**What you will do:** All of the data below is to be written out again exactly.

_ _ _

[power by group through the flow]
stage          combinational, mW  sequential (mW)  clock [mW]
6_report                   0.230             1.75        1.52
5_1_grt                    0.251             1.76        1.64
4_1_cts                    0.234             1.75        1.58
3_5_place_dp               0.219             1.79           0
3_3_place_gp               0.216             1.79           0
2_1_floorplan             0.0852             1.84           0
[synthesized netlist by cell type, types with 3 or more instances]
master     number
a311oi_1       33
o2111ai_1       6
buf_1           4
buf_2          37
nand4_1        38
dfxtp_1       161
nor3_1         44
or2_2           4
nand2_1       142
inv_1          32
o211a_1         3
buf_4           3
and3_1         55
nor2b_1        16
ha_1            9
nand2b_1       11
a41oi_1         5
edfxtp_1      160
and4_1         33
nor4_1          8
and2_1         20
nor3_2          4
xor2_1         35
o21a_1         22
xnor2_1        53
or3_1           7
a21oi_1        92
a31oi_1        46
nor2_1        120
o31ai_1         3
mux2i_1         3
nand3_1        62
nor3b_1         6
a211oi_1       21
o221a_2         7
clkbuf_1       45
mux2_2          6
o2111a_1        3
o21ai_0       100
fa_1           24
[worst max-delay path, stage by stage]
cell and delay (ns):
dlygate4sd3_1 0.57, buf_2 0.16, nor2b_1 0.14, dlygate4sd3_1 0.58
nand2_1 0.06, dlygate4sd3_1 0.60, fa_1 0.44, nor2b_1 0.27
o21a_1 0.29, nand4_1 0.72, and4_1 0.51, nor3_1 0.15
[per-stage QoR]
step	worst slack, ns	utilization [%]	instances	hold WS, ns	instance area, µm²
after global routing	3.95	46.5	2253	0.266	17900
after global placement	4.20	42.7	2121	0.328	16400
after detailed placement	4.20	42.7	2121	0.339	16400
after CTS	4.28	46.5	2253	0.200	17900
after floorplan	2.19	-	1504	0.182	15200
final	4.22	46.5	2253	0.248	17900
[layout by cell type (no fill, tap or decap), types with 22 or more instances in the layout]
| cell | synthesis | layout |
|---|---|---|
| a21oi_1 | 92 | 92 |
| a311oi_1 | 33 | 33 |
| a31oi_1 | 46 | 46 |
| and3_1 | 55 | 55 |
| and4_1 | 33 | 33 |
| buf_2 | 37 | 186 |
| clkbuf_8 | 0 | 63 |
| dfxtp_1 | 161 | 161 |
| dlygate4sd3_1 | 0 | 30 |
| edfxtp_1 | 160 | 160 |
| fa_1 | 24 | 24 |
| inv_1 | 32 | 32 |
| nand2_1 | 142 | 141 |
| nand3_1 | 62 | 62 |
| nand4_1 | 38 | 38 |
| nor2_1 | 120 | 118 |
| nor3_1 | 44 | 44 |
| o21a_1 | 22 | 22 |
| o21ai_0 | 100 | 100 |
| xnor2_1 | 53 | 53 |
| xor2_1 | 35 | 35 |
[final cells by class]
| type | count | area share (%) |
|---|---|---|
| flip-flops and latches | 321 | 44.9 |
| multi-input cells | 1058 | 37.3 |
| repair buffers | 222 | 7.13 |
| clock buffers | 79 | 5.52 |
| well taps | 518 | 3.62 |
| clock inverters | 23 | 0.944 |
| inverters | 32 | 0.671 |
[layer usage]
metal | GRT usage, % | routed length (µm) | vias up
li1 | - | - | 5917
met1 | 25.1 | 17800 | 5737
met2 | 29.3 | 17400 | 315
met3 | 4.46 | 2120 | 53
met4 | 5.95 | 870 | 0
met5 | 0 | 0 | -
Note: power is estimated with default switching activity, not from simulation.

_ _ _

**Task response:**
[power by group through the flow]
stage          combinational, mW  sequential (mW)  clock [mW]
6_report                   0.230             1.75        1.52
5_1_grt                    0.251             1.76        1.64
4_1_cts                    0.234             1.75        1.58
3_5_place_dp               0.219             1.79           0
3_3_place_gp               0.216             1.79           0
2_1_floorplan             0.0852             1.84           0
[synthesized netlist by cell type, types with 3 or more instances]
master     number
a311oi_1       33
o2111ai_1       6
buf_1           4
buf_2          37
nand4_1        38
dfxtp_1       161
nor3_1         44
or2_2           4
nand2_1       142
inv_1          32
o211a_1         3
buf_4           3
and3_1         55
nor2b_1        16
ha_1            9
nand2b_1       11
a41oi_1         5
edfxtp_1      160
and4_1         33
nor4_1          8
and2_1         20
nor3_2          4
xor2_1         35
o21a_1         22
xnor2_1        53
or3_1           7
a21oi_1        92
a31oi_1        46
nor2_1        120
o31ai_1         3
mux2i_1         3
nand3_1        62
nor3b_1         6
a211oi_1       21
o221a_2         7
clkbuf_1       45
mux2_2          6
o2111a_1        3
o21ai_0       100
fa_1           24
[worst max-delay path, stage by stage]
cell and delay (ns):
dlygate4sd3_1 0.57, buf_2 0.16, nor2b_1 0.14, dlygate4sd3_1 0.58
nand2_1 0.06, dlygate4sd3_1 0.60, fa_1 0.44, nor2b_1 0.27
o21a_1 0.29, nand4_1 0.72, and4_1 0.51, nor3_1 0.15
[per-stage QoR]
step	worst slack, ns	utilization [%]	instances	hold WS, ns	instance area, µm²
after global routing	3.95	46.5	2253	0.266	17900
after global placement	4.20	42.7	2121	0.328	16400
after detailed placement	4.20	42.7	2121	0.339	16400
after CTS	4.28	46.5	2253	0.200	17900
after floorplan	2.19	-	1504	0.182	15200
final	4.22	46.5	2253	0.248	17900
[layout by cell type (no fill, tap or decap), types with 22 or more instances in the layout]
| cell | synthesis | layout |
|---|---|---|
| a21oi_1 | 92 | 92 |
| a311oi_1 | 33 | 33 |
| a31oi_1 | 46 | 46 |
| and3_1 | 55 | 55 |
| and4_1 | 33 | 33 |
| buf_2 | 37 | 186 |
| clkbuf_8 | 0 | 63 |
| dfxtp_1 | 161 | 161 |
| dlygate4sd3_1 | 0 | 30 |
| edfxtp_1 | 160 | 160 |
| fa_1 | 24 | 24 |
| inv_1 | 32 | 32 |
| nand2_1 | 142 | 141 |
| nand3_1 | 62 | 62 |
| nand4_1 | 38 | 38 |
| nor2_1 | 120 | 118 |
| nor3_1 | 44 | 44 |
| o21a_1 | 22 | 22 |
| o21ai_0 | 100 | 100 |
| xnor2_1 | 53 | 53 |
| xor2_1 | 35 | 35 |
[final cells by class]
| type | count | area share (%) |
|---|---|---|
| flip-flops and latches | 321 | 44.9 |
| multi-input cells | 1058 | 37.3 |
| repair buffers | 222 | 7.13 |
| clock buffers | 79 | 5.52 |
| well taps | 518 | 3.62 |
| clock inverters | 23 | 0.944 |
| inverters | 32 | 0.671 |
[layer usage]
metal | GRT usage, % | routed length (µm) | vias up
li1 | - | - | 5917
met1 | 25.1 | 17800 | 5737
met2 | 29.3 | 17400 | 315
met3 | 4.46 | 2120 | 53
met4 | 5.95 | 870 | 0
met5 | 0 | 0 | -
Note: power is estimated with default switching activity, not from simulation.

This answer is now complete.